== Task details ==
Print the listing in full, with no character changed.

== The data ==

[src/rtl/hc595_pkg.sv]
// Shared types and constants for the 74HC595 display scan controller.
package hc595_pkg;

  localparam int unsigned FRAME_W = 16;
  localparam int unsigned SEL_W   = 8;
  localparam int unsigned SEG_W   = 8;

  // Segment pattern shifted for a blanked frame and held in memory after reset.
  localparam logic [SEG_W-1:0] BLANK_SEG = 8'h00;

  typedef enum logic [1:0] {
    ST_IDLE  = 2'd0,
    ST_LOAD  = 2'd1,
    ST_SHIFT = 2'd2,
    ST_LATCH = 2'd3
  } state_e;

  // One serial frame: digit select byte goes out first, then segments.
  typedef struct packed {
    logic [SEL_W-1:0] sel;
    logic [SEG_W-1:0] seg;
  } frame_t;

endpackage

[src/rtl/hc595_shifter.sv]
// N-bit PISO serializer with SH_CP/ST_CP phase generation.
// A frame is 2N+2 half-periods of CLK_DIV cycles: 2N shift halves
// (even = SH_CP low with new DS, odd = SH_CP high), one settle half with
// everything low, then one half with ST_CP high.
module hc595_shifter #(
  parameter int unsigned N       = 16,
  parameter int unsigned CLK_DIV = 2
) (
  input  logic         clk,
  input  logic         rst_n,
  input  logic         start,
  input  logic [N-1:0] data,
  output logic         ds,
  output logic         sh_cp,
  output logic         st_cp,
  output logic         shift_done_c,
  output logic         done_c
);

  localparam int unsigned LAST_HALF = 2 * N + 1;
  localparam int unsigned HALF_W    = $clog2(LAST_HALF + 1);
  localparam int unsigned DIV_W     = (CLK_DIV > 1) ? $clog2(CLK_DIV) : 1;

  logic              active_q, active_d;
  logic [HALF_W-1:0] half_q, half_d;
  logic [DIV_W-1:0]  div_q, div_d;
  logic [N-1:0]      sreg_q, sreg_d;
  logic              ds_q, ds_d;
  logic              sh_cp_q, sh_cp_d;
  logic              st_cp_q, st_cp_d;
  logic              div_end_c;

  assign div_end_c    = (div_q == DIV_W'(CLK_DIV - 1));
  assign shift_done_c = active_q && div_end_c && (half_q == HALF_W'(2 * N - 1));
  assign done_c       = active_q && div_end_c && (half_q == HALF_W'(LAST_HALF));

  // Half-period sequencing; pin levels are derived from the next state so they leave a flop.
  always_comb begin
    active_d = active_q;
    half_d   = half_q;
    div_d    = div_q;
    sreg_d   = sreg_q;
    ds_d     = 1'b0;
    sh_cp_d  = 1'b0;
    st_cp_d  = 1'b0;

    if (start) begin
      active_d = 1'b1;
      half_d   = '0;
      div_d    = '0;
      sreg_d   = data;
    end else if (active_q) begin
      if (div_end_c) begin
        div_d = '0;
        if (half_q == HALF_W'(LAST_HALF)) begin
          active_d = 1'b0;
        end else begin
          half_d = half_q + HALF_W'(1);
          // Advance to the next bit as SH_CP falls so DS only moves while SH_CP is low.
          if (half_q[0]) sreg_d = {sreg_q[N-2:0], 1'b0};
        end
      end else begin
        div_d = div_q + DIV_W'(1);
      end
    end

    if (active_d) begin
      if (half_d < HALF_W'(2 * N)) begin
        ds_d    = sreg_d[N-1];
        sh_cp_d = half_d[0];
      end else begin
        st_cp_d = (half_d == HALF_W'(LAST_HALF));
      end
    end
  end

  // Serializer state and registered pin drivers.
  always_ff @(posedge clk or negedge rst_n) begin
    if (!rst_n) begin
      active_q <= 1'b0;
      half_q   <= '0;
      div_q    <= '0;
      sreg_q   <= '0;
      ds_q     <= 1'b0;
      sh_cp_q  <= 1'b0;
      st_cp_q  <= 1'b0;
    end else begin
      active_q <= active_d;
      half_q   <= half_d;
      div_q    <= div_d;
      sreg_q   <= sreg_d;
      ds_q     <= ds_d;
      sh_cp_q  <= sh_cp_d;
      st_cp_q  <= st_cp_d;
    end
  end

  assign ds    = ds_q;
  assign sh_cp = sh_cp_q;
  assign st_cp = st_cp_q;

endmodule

== Task solution ==
[src/rtl/hc595_pkg.sv]
// Shared types and constants for the 74HC595 display scan controller.
package hc595_pkg;

  localparam int unsigned FRAME_W = 16;
  localparam int unsigned SEL_W   = 8;
  localparam int unsigned SEG_W   = 8;

  // Segment pattern shifted for a blanked frame and held in memory after reset.
  localparam logic [SEG_W-1:0] BLANK_SEG = 8'h00;

  typedef enum logic [1:0] {
    ST_IDLE  = 2'd0,
    ST_LOAD  = 2'd1,
    ST_SHIFT = 2'd2,
    ST_LATCH = 2'd3
  } state_e;

  // One serial frame: digit select byte goes out first, then segments.
  typedef struct packed {
    logic [SEL_W-1:0] sel;
    logic [SEG_W-1:0] seg;
  } frame_t;

endpackage

[src/rtl/hc595_shifter.sv]
// N-bit PISO serializer with SH_CP/ST_CP phase generation.
// A frame is 2N+2 half-periods of CLK_DIV cycles: 2N shift halves
// (even = SH_CP low with new DS, odd = SH_CP high), one settle half with
// everything low, then one half with ST_CP high.
module hc595_shifter #(
  parameter int unsigned N       = 16,
  parameter int unsigned CLK_DIV = 2
) (
  input  logic         clk,
  input  logic         rst_n,
  input  logic         start,
  input  logic [N-1:0] data,
  output logic         ds,
  output logic         sh_cp,
  output logic         st_cp,
  output logic         shift_done_c,
  output logic         done_c
);

  localparam int unsigned LAST_HALF = 2 * N + 1;
  localparam int unsigned HALF_W    = $clog2(LAST_HALF + 1);
  localparam int unsigned DIV_W     = (CLK_DIV > 1) ? $clog2(CLK_DIV) : 1;

  logic              active_q, active_d;
  logic [HALF_W-1:0] half_q, half_d;
  logic [DIV_W-1:0]  div_q, div_d;
  logic [N-1:0]      sreg_q, sreg_d;
  logic              ds_q, ds_d;
  logic              sh_cp_q, sh_cp_d;
  logic              st_cp_q, st_cp_d;
  logic              div_end_c;

  assign div_end_c    = (div_q == DIV_W'(CLK_DIV - 1));
  assign shift_done_c = active_q && div_end_c && (half_q == HALF_W'(2 * N - 1));
  assign done_c       = active_q && div_end_c && (half_q == HALF_W'(LAST_HALF));

  // Half-period sequencing; pin levels are derived from the next state so they leave a flop.
  always_comb begin
    active_d = active_q;
    half_d   = half_q;
    div_d    = div_q;
    sreg_d   = sreg_q;
    ds_d     = 1'b0;
    sh_cp_d  = 1'b0;
    st_cp_d  = 1'b0;

    if (start) begin
      active_d = 1'b1;
      half_d   = '0;
      div_d    = '0;
      sreg_d   = data;
    end else if (active_q) begin
      if (div_end_c) begin
        div_d = '0;
        if (half_q == HALF_W'(LAST_HALF)) begin
          active_d = 1'b0;
        end else begin
          half_d = half_q + HALF_W'(1);
          // Advance to the next bit as SH_CP falls so DS only moves while SH_CP is low.
          if (half_q[0]) sreg_d = {sreg_q[N-2:0], 1'b0};
        end
      end else begin
        div_d = div_q + DIV_W'(1);
      end
    end

    if (active_d) begin
      if (half_d < HALF_W'(2 * N)) begin
        ds_d    = sreg_d[N-1];
        sh_cp_d = half_d[0];
      end else begin
        st_cp_d = (half_d == HALF_W'(LAST_HALF));
      end
    end
  end

  // Serializer state and registered pin drivers.
  always_ff @(posedge clk or negedge rst_n) begin
    if (!rst_n) begin
      active_q <= 1'b0;
      half_q   <= '0;
      div_q    <= '0;
      sreg_q   <= '0;
      ds_q     <= 1'b0;
      sh_cp_q  <= 1'b0;
      st_cp_q  <= 1'b0;
    end else begin
      active_q <= active_d;
      half_q   <= half_d;
      div_q    <= div_d;
      sreg_q   <= sreg_d;
      ds_q     <= ds_d;
      sh_cp_q  <= sh_cp_d;
      st_cp_q  <= st_cp_d;
    end
  end

  assign ds    = ds_q;
  assign sh_cp = sh_cp_q;
  assign st_cp = st_cp_q;

endmodule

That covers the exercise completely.